On the Origin of Superior Hydrogen Evolution Activity on Composite Ni/Ni3S2 Catalysts: A First Principles Investigation

Nickel-based compound catalysts have been shown to have significantly higher alkaline HER activity than pure Ni. Here we attempt to explain this behavior with composite Ni/Ni-3S2. First, simulated annealing of a previously generated Ni/Ni3S2 heterostructure uncovered S-diffusion to the Ni surface. GCDFT calculations show that pristine Ni is likely to be lightly modified by adsorbed OH at alkaline conditions, in contrast to other metals, and reveal that the OH- and S-modified surfaces are mutually exclusive. These light modifications did not significantly change the activity of the Ni surface. Seeing no effect on the static Volmer step (the RDS of alkaline HER), we performed dynamic calculations of the alkaline Volmer barrier.
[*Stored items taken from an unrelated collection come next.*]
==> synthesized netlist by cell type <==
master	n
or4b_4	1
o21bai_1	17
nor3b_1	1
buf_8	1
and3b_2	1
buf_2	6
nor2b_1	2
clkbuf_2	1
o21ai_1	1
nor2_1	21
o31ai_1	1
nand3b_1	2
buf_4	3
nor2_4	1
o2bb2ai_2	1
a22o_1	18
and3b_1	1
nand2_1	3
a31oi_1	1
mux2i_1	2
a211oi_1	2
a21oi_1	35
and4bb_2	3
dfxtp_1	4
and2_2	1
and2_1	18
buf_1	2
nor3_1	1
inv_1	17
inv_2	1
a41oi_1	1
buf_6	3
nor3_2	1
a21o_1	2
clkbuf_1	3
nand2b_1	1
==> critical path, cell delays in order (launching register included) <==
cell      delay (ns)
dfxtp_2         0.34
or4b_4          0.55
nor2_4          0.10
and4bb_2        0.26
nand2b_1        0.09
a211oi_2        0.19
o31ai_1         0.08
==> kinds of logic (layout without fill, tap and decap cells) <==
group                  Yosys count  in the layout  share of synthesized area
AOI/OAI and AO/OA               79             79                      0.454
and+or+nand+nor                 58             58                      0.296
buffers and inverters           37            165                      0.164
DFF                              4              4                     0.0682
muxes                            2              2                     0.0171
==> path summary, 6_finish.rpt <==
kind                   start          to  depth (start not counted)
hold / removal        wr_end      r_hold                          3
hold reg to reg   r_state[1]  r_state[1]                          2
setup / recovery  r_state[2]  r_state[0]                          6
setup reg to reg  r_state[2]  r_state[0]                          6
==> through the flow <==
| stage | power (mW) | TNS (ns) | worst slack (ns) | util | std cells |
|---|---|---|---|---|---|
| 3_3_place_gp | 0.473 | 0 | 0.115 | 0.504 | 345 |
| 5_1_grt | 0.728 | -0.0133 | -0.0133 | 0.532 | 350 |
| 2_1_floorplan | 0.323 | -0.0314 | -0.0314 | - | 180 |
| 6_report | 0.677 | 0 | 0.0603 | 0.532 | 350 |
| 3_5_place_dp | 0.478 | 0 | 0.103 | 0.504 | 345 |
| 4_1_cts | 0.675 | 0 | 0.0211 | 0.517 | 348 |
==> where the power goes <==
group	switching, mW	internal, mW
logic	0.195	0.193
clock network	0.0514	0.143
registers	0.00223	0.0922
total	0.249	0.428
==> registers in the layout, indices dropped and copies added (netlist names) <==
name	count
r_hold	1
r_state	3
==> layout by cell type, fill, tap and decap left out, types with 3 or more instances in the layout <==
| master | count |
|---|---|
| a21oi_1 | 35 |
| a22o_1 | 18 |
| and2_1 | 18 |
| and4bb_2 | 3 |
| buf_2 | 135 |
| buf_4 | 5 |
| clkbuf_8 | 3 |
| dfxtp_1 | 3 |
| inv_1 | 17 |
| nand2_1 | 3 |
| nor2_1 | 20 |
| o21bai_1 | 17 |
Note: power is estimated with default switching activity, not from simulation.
--- config.mk ---
export PLATFORM = sky130hd
export DESIGN_NAME = player_step_controller_flat
export DESIGN_NICKNAME = d
export VERILOG_FILES = /design/src/rtl/player_step_controller_if.sv /design/src/rtl/player_step_controller.sv /design/src/flat_wrapper.sv
export SDC_FILE = /design/constraint.sdc
export NUM_CORES = 1
export LEC_CHECK = 0
export BUFFER_PORTS_ARGS = -buffer_cell sky130_fd_sc_hd__buf_4
export CORE_MARGIN = 1
export CORE_UTILIZATION = 50
export DETAILED_ROUTE_END_ITERATION = 6
export PLACE_DENSITY = 0.77
export SKIP_LAST_GASP = 1
export SYNTH_ARGS = -nofsm -noshare
export SYNTH_HDL_FRONTEND = slang
export SYNTH_SLANG_ARGS = --single-unit
--- constraint.sdc ---
create_clock -name vclk -period 7.1 [get_ports vclk]
set_input_delay 0.71 -clock vclk [delete_from_list [all_inputs] [get_ports vclk]]
set_output_delay 0.71 -clock vclk [all_outputs]
set_load 0.03 [all_outputs]
### src/rtl/imem_byte_loader.sv
// imem_byte_loader: boot-time program loader for the instruction RAM.
// Receives a framed byte stream (LEN_LO, LEN_HI, payload[, CHK]) over valid/ready.
// It writes each payload byte to RAM address k, then raises core_en_o once loading is done.
// Optional feature macro: LOADER_CHECKSUM_EN adds a trailing XOR checksum byte
// that must match before the core is released.

module imem_byte_loader #(
   parameter int unsigned ADDR_W    = 8,
   parameter int unsigned MAX_BYTES = 256
) (
   input  logic              clk_i,
   input  logic              rst_i,
   input  logic [7:0]        byte_i,
   input  logic              byte_valid_i,
   output logic              byte_ready_o,
   output logic              mem_we_o,
   output logic [ADDR_W-1:0] mem_addr_o,
   output logic [7:0]        mem_wdata_o,
   output logic              core_en_o,
   output logic              busy_o,
   output logic              err_o
);

   // One bit wider than the 16-bit length field so MAX_BYTES = 65536 still compares correctly.
   localparam int unsigned CntW = 17;
   localparam logic [CntW-1:0] MaxLen = CntW'(MAX_BYTES);

   typedef enum logic [2:0] {
      StLenLo = 3'd0,
      StLenHi = 3'd1,
      StData  = 3'd2,
`ifdef LOADER_CHECKSUM_EN
      StChk   = 3'd3,
`endif
      StDone  = 3'd4,
      StError = 3'd5
   } state_e;

   state_e            state_q, state_d;
   logic [7:0]        len_lo_q, len_lo_d;
   logic [CntW-1:0]   len_q, len_d;
   logic [CntW-1:0]   cnt_q, cnt_d;
   logic              mem_we_q, mem_we_d;
   logic [ADDR_W-1:0] mem_addr_q, mem_addr_d;
   logic [7:0]        mem_wdata_q, mem_wdata_d;
   logic              core_en_q, core_en_d;
   logic              err_q, err_d;
`ifdef LOADER_CHECKSUM_EN
   logic [7:0]        xor_q, xor_d;
`endif

   logic            accept;
   logic [CntW-1:0] len_in;
   logic [CntW-1:0] cnt_inc;

   assign len_in  = {1'b0, byte_i, len_lo_q};
   assign cnt_inc = cnt_q + 1'b1;

   // Handshake and status outputs decoded from the current state only.
   always_comb begin
      byte_ready_o = (state_q != StDone) && (state_q != StError);
      busy_o       = (state_q != StLenLo) && (state_q != StDone) && (state_q != StError);
      accept       = byte_valid_i && byte_ready_o;
   end

   // Next-state logic: frame parsing, payload write generation and checksum tracking.
   always_comb begin
      state_d     = state_q;
      len_lo_d    = len_lo_q;
      len_d       = len_q;
      cnt_d       = cnt_q;
      mem_we_d    = 1'b0;
      mem_addr_d  = mem_addr_q;
      mem_wdata_d = mem_wdata_q;
      err_d       = err_q;
      // Registered off the state so the release trails the final RAM write by a cycle.
      core_en_d   = core_en_q || (state_q == StDone);
`ifdef LOADER_CHECKSUM_EN
      xor_d       = xor_q;
`endif
      if (accept) begin
         case (state_q)
            StLenLo: begin
               len_lo_d = byte_i;
               state_d  = StLenHi;
            end
            StLenHi: begin
               len_d = len_in;
               cnt_d = '0;
`ifdef LOADER_CHECKSUM_EN
               xor_d = 8'h00;
`endif
               if (len_in > MaxLen) begin
                  state_d = StError;
                  err_d   = 1'b1;
               end else if (len_in == '0) begin
`ifdef LOADER_CHECKSUM_EN
                  state_d = StChk;
`else
                  state_d = StDone;
`endif
               end else begin
                  state_d = StData;
               end
            end
            StData: begin
               mem_we_d    = 1'b1;
               mem_addr_d  = cnt_q[ADDR_W-1:0];
               mem_wdata_d = byte_i;
               cnt_d       = cnt_inc;
`ifdef LOADER_CHECKSUM_EN
               xor_d       = xor_q ^ byte_i;
               if (cnt_inc == len_q) state_d = StChk;
`else
               if (cnt_inc == len_q) state_d = StDone;
`endif
            end
`ifdef LOADER_CHECKSUM_EN
            StChk: begin
               if (byte_i == xor_q) begin
                  state_d = StDone;
               end else begin
                  state_d = StError;
                  err_d   = 1'b1;
               end
            end
`endif
            default: ;
         endcase
      end
   end

   // State and output registers with synchronous reset.
   always_ff @(posedge clk_i) begin
      if (rst_i) begin
         state_q     <= StLenLo;
         len_lo_q    <= 8'h00;
         len_q       <= '0;
         cnt_q       <= '0;
         mem_we_q    <= 1'b0;
         mem_addr_q  <= '0;
         mem_wdata_q <= 8'h00;
         core_en_q   <= 1'b0;
         err_q       <= 1'b0;
`ifdef LOADER_CHECKSUM_EN
         xor_q       <= 8'h00;
`endif
      end else begin
         state_q     <= state_d;
         len_lo_q    <= len_lo_d;
         len_q       <= len_d;
         cnt_q       <= cnt_d;
         mem_we_q    <= mem_we_d;
         mem_addr_q  <= mem_addr_d;
         mem_wdata_q <= mem_wdata_d;
         core_en_q   <= core_en_d;
         err_q       <= err_d;
`ifdef LOADER_CHECKSUM_EN
         xor_q       <= xor_d;
`endif
      end
   end

   assign mem_we_o    = mem_we_q;
   assign mem_addr_o  = mem_addr_q;
   assign mem_wdata_o = mem_wdata_q;
   assign core_en_o   = core_en_q;
   assign err_o       = err_q;

endmodule
### config.mk
export PLATFORM = sky130hd
export DESIGN_NAME = imem_byte_loader
export DESIGN_NICKNAME = d
export VERILOG_FILES = /design/src/rtl/imem_byte_loader.sv
export SDC_FILE = /design/constraint.sdc
export NUM_CORES = 1
export LEC_CHECK = 0
export BUFFER_PORTS_ARGS = -buffer_cell sky130_fd_sc_hd__buf_2
export CORE_UTILIZATION = 40
export CTS_CLUSTER_DIAMETER = 120
export CTS_CLUSTER_SIZE = 25
export DETAILED_ROUTE_END_ITERATION = 7
export SLEW_MARGIN = 30
export SYNTH_ARGS = -nofsm -noshare
export SYNTH_HDL_FRONTEND = slang
export SYNTH_SLANG_ARGS = --single-unit
### constraint.sdc
create_clock -name clk_i -period 2.7 [get_ports clk_i]
set_input_delay 0.135 -clock clk_i [delete_from_list [all_inputs] [get_ports clk_i]]
set_output_delay 0.135 -clock clk_i [all_outputs]
set_load 0.005 [all_outputs]
Word-level counts from Yosys, hierarchy flattened
Cells that the tools add are included.
{"block": "op_classes", "addsub": 1, "n_lt_le_gt_ge": 1, "n_eq_ne": 7, "muxes": 6, "bitwise": 1, "reduce_logical": 17}
{"op": "17-bit one-hot mux with 2 select lines", "n": 1}
{"op": "17-bit by 1-bit adder with 17-bit output, second input constant", "n": 1}
{"op": "17-bit by 16-bit == test with 1-bit output", "n": 1}
{"op": "17-bit zero test", "n": 1}
{"op": "16-bit by 9-bit greater-than comparator with 1-bit output, second input constant", "n": 1}
{"op": "3-bit 2-to-1 mux", "n": 3}
{"op": "3-bit one-hot mux with 3 select lines", "n": 1}
{"op": "2-bit AND reduction", "n": 4}
{"op": "3-bit inequality test, second input constant", "n": 2}
{"op": "3-bit AND reduction", "n": 2}
{"op": "3-bit nonzero test", "n": 2}
{"op": "1-bit logical AND", "n": 4}
{"op": "3-bit by 1-bit == test with 1-bit output, second input constant", "n": 1}
{"op": "3-bit by 2-bit == test with 1-bit output, second input constant", "n": 1}
{"op": "3-bit == test, second input constant", "n": 1}
{"op": "3-bit zero test", "n": 1}
{"op": "2-bit inequality test, second input constant", "n": 1}
{"op": "2-bit nonzero test", "n": 1}
{"op": "2-bit OR reduction", "n": 1}
{"op": "1-bit logical OR", "n": 1}
{"op": "1-bit 2-to-1 mux", "n": 1}
{"op": "1-bit NOT", "n": 1}
{"block": "word_totals", "regBits": 63, "in_bits": 11}

Logic depth before layout (Yosys ltp)
{"block": "logic_depth", "depth_word": 5, "ltp_mapped": 10}

Worst setup path after synthesis
Ideal clock, no wire load.
{"block": "synth_path", "path_kind": "register to register", "start": "register cnt_q[1]", "end": "register state_q[1]", "arrival_time_ns": 1.717, "required_ns": 2.571, "setup_slack_ns": 0.855, "path_stages_with_launch": 9, "synth_period_minus_slack_ns": 1.845, "cell_sequence": "dfxtp_1 ha_1 buf_4 nand4_2 nor4_1 xnor2_1 o211ai_1 nor3_1 a21oi_1"}
{"block": "synth_between", "elab_chain_len": 4}
{"element": "start: declaration", "line_no": "42", "source": "logic [CntW-1:0] cnt_q, cnt_d;"}
{"element": "start signal: assignment", "line_no": "152", "source": "cnt_q <= cnt_d;"}
{"element": "17-bit by 1-bit adder with 17-bit output", "line_no": "57", "source": "assign cnt_inc = cnt_q + 1'b1;"}
{"element": "17-bit by 16-bit == test with 1-bit output", "line_no": "115", "source": "if (cnt_inc == len_q) state_d = StDone;"}
{"element": "2-bit inequality test (no source line)"}
{"element": "3-bit AND reduction (no source line)"}
{"element": "end signal: assignment", "line_no": "136", "source": "state_q <= StLenLo;"}
{"element": "end signal: assignment", "line_no": "149", "source": "state_q <= state_d;"}
{"element": "end: declaration", "line_no": "39", "source": "state_e state_q, state_d;"}
Every way passes these cells.
A chain may end at the register's enable or synchronous reset.

Worst setup path in the final report
{"block": "layout_path", "start": "register cnt_q[0]", "end": "register state_q[1]"}
Same word-level chain as after synthesis.

==> results.json <==
{
  "status": "finished clean",
  "hp-class": "in -> reg",
  "nNetsFinal": 420,
  "r2r-end": "state_q[1]$_SDFFE_PP0P_",
  "clock_skew_ns": 0.01088,
  "synth_edf_count": 0,
  "dpl_cell_area_um2": 3272,
  "rsz0062_at_grt": "false",
  "io_buffers": 31,
  "gr-usage-met3": 0.05838,
  "grt_max_degree": 28,
  "core-area_um2": 7370,
  "ios": 32,
  "fmax_mhz": 440.0,
  "holdPathEnd": "mem_wdata_o[2]$_SDFFE_PP0P_",
  "ys_ff_latch": 63,
  "post_cts_resized": 0,
  "wirelength_um": 7530,
  "insertion_delay_ns": 0.35,
  "htreeDepth": 3,
  "cap_violations": 0,
  "area_growth_pct": 12.47,
  "start_util": 0.4221,
  "grt_pass1_vias": 2640,
  "post_cts_buffers": 0,
  "clk_pin_slew_ns": 0.08,
  "endpoint_kind": "flip-flop",
  "synth_cell_types": 55,
  "syn_area_per_cell_um2": 7.996,
  "crit_type": "reg -> reg",
  "hold_viol_final": 0,
  "drive_gt1_frac": 0.1768,
  "met1_usage": 0.2801,
  "cts_made_buffers": 9,
  "ctsLongestPathBuffers": 2,
  "cts_sinks": 63,
  "crit_arrival_ns": 2.49,
  "tns_ns": 0,
  "drtPass1Iterations": 4,
  "yosysWarnings": 0,
  "crit_required_ns": 2.92,
  "die_h_um": 90.18,
  "vias_per_cell": 5.406,
  "die_w_um": 90.18,
  "synth.cell_area_um2": 3110,
  "gr-usage-met2": 0.3073,
  "n_antenna_cell": 0,
  "cts_root_buf": "clkbuf_8",
  "setup_violations": 0,
  "ys_async_sr_fraction": 0,
  "r2r_start": "cnt_q[0]$_SDFFE_PP0P_",
  "synth_nets": 401,
  "crit_fanout": 9,
  "slew-limit-headroom": 0.6203,
  "dp_hpwl_um": 5422,
  "tightest_slew_ns": 0.5682,
  "grt_antenna_before_repair": 0,
  "fp-row-count": 31,
  "hold_depth": 3,
  "post_drt_wl_per_cell_um": 14.71,
  "netlist_instances": 389,
  "ant_nets": 0,
  "hold_ws_ns": 0.04620,
  "gp_congestion": 0.9093,
  "fin_crit_sh": 0.8418,
  "hold_buffers": 0,
  "overflow": 0,
  "leakage_nw": 1.309,
  "via_count": 2768,
  "reg2reg_slack_ns": 0.43,
  "start_kind": "flip-flop",
  "synth_flop_cell": "dfxtp_1",
  "grt_pass1_wl_um": 13180,
  "drt_drc_violations_left": 0,
  "vdd_ir_drop_max_mv": 0.3363,
  "maxSlewViolCount": 0,
  "design_area_um2": 3498,
  "r2r_cells": 7,
  "ys_seq_area_frac": 0.4055,
  "period_minus_slack_ns": 2.273,
  "power.density_nw_per_um2": 582.8,
  "grt.busiest_layer": "met2",
  "cts_tree": "yes",
  "dieArea_um2": 8132,
  "drt_iter0_drc": 134,
  "grt.total_usage": 0.2031,
  "min_from": "byte_i[2]"
}
## placed cells by master, fill, tap and decap left out, drive strengths merged, types with 7 or more instances in the layout
cell type / count
nand3: 10
inv: 7
o21ai: 15
nor2: 19
nand4: 8
clkbuf: 9
dfxtp: 63
nor3: 8
a21oi: 55
xnor2: 18
buf: 38
xor2: 7
nand2: 94
## report_power, final
part | switching (mW) | internal [mW] | leakage (nW)
Combinational | 0.0794 | 0.0488 | 0.688
Sequential | 0.0183 | 0.947 | 0.510
Clock | 0.414 | 0.531 | 0.111
## flip-flops by register name, indices dropped and copies added, names as in the netlist
register,cells
len_q,16
mem_we_o,1
core_en_o,1
mem_wdata_o,8
err_o,1
mem_addr_o,8
len_lo_q,8
state_q,3
cnt_q,17
## worst max path at each step
stage	end	startpoint	slack, ns
2_1_floorplan	state_q[1]$_SDFFE_PP0P_	cnt_q[1]$_SDFFE_PP0P_	0.85
3_3_place_gp	state_q[1]$_SDFFE_PP0P_	cnt_q[0]$_SDFFE_PP0P_	0.56
3_5_place_dp	state_q[1]$_SDFFE_PP0P_	cnt_q[0]$_SDFFE_PP0P_	0.47
4_1_cts	state_q[1]$_SDFFE_PP0P_	cnt_q[0]$_SDFFE_PP0P_	0.45
5_1_grt	state_q[1]$_SDFFE_PP0P_	cnt_q[0]$_SDFFE_PP0P_	0.13
6_report	state_q[1]$_SDFFE_PP0P_	cnt_q[0]$_SDFFE_PP0P_	0.43
## final cells by class
class	instances	area (µm²)
Timing Repair Buffer	38	207.7
Tap cell	99	123.9
Clock inverter	7	102.6
Clock buffer	9	123.9
Sequential cell	63	1261
Inverter	5	20.02
Fill cell	764	3871
Multi-Input combinational cell	291	1659
--- src/rtl/hazard_controller.sv ---
// rtl/hazard_controller.sv - load-use / branch / memory-wait hazard sequencer for the 5-stage pipeline
module hazard_controller #(
    parameter int MAX_WAIT = 16,
    parameter int CNT_W    = 16
) (
    input  logic             clk_i,
    input  logic             rst_i,
    input  logic             idex_memread_i,
    input  logic [4:0]       idex_rt_i,
    input  logic [4:0]       ifid_rs_i,
    input  logic [4:0]       ifid_rt_i,
    input  logic             branch_taken_i,
    input  logic             exmem_memaccess_i,
    input  logic             dmem_ready_i,
    output logic             ctrl_sel_o,
    output logic             pc_write_o,
    output logic             ifid_write_o,
    output logic             ifid_flush_o,
    output logic             idex_flush_o,
    output logic             exmem_flush_o,
    output logic             pipe_en_o,
    output logic             mem_timeout_o,
    output logic [CNT_W-1:0] stall_cnt_o,
    output logic [CNT_W-1:0] flush_cnt_o
);

    localparam int WW = $clog2(MAX_WAIT + 1);
    localparam logic [WW-1:0]    WAIT_LIMIT = WW'(MAX_WAIT);
    localparam logic [CNT_W-1:0] CNT_MAX    = '1;

    typedef enum logic [1:0] {
        S_RUN   = 2'd0,
        S_STALL = 2'd1,
        S_WAIT  = 2'd2,
        S_ERR   = 2'd3
    } state_t;

    state_t            state_q, state_d;
    logic [WW-1:0]     wcnt_q, wcnt_d, wcnt_next;
    logic [CNT_W-1:0]  stall_cnt_q, stall_cnt_d;
    logic [CNT_W-1:0]  flush_cnt_q, flush_cnt_d;
    logic              timeout_q, timeout_d;

    logic lu, mw, br;

    // Hazard terms; register $0 never creates a dependency.
    assign lu = idex_memread_i & (idex_rt_i != 5'd0) &
                ((idex_rt_i == ifid_rs_i) | (idex_rt_i == ifid_rt_i));
    assign mw = exmem_memaccess_i & ~dmem_ready_i;
    assign br = branch_taken_i;

    // Wait count the FSM would hold after another frozen cycle.
    assign wcnt_next = (state_q == S_WAIT) ? (wcnt_q + WW'(1)) : WW'(1);

    // State, wait counter, event counters and the sticky timeout flag.
    always_ff @(posedge clk_i) begin
        if (!rst_i) begin
            state_q     <= S_RUN;
            wcnt_q      <= '0;
            stall_cnt_q <= '0;
            flush_cnt_q <= '0;
            timeout_q   <= 1'b0;
        end else begin
            state_q     <= state_d;
            wcnt_q      <= wcnt_d;
            stall_cnt_q <= stall_cnt_d;
            flush_cnt_q <= flush_cnt_d;
            timeout_q   <= timeout_d;
        end
    end

    // Next-state logic and Mealy decode of the pipeline controls; mw > br > lu.
    always_comb begin
        state_d       = state_q;
        wcnt_d        = '0;
        stall_cnt_d   = stall_cnt_q;
        flush_cnt_d   = flush_cnt_q;
        timeout_d     = timeout_q;
        ctrl_sel_o    = 1'b1;
        pc_write_o    = 1'b1;
        ifid_write_o  = 1'b1;
        pipe_en_o     = 1'b1;
        ifid_flush_o  = 1'b0;
        idex_flush_o  = 1'b0;
        exmem_flush_o = 1'b0;

        if (state_q == S_ERR) begin
            state_d      = S_ERR;
            ctrl_sel_o   = 1'b0;
            pc_write_o   = 1'b0;
            ifid_write_o = 1'b0;
            pipe_en_o    = 1'b0;
        end else if (mw) begin
            // Freeze everything; EX/MEM keeps any pending branch for later.
            pc_write_o   = 1'b0;
            ifid_write_o = 1'b0;
            pipe_en_o    = 1'b0;
            if (wcnt_next == WAIT_LIMIT) begin
                state_d   = S_ERR;
                timeout_d = 1'b1;
            end else begin
                state_d = S_WAIT;
                wcnt_d  = wcnt_next;
            end
        end else if (br) begin
            ifid_flush_o  = 1'b1;
            idex_flush_o  = 1'b1;
            exmem_flush_o = 1'b1;
            ctrl_sel_o    = 1'b0;
            state_d       = S_RUN;
            if (flush_cnt_q != CNT_MAX) begin
                flush_cnt_d = flush_cnt_q + CNT_W'(1);
            end
        end else if (lu && (state_q != S_STALL)) begin
            // One bubble into ID/EX while PC and IF/ID hold.
            ctrl_sel_o   = 1'b0;
            pc_write_o   = 1'b0;
            ifid_write_o = 1'b0;
            state_d      = S_STALL;
            if (stall_cnt_q != CNT_MAX) begin
                stall_cnt_d = stall_cnt_q + CNT_W'(1);
            end
        end else begin
            state_d = S_RUN;
        end

        // Held in reset: keep the pipeline frozen and inert.
        if (!rst_i) begin
            ctrl_sel_o    = 1'b0;
            pc_write_o    = 1'b0;
            ifid_write_o  = 1'b0;
            pipe_en_o     = 1'b0;
            ifid_flush_o  = 1'b0;
            idex_flush_o  = 1'b0;
            exmem_flush_o = 1'b0;
        end
    end

    assign mem_timeout_o = timeout_q;
    assign stall_cnt_o   = stall_cnt_q;
    assign flush_cnt_o   = flush_cnt_q;

endmodule
==> config.mk <==
export PLATFORM = sky130hd
export DESIGN_NAME = multdiv_sequencer
export DESIGN_NICKNAME = d
export VERILOG_FILES = /design/src/rtl/multdiv_sequencer.sv
export SDC_FILE = /design/constraint.sdc
export NUM_CORES = 1
export LEC_CHECK = 0
export CELL_PAD_IN_SITES_DETAIL_PLACEMENT = 1
export CELL_PAD_IN_SITES_GLOBAL_PLACEMENT = 1
export CORE_AREA = 2 2 198 200
export DETAILED_ROUTE_END_ITERATION = 6
export DIE_AREA = 0 0 200 202
export GPL_TIMING_DRIVEN = 1
export PLACE_DENSITY_LB_ADDON = 0.1
export RECOVER_POWER = 100
export SLEW_MARGIN = 10
export SYNTH_ARGS = -nofsm -noshare
export SYNTH_HDL_FRONTEND = slang
export SYNTH_SLANG_ARGS = --single-unit
==> constraint.sdc <==
create_clock -name clk -period 3.8 [get_ports clk]
set_clock_uncertainty 0.15 [all_clocks]
set_input_delay 0.57 -clock clk [delete_from_list [all_inputs] [get_ports clk]]
set_output_delay 0.57 -clock clk [all_outputs]
set_load 0.005 [all_outputs]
Using metadynamics to sample the reaction along our defined collective variable (CV), we first estimate the barrier on Ni and Pt, obtaining a similar gap between static and dynamic barriers. Low temperature (100K) sampling on Ni found a significantly lower barrier relating to the more consistent hydrogen-bondng at low temperatures. Our characterization of the Ni and Pt interfaces from unbiased AIMD showed similar solvent structures, further supporting this line of thinking. Finally, calculations on OH- and S-modified Ni surfaces found that the former surface had a greater Volmer barrier by 0.16 eV. This OH-modified surface had a significantly less consistent solvation environment, with an average hydrogen bond lifetime 14 fs less than that of the S-modified surface. From these results, we contend that the enhanced activity of composite Ni/Ni3S2 catalysts originates from adsorbed S on Ni preventing OH-binding and the associated decline in interfacial solvation. Our calculations emphasize the importance of interface dynamics on electrochemical reaction barriers.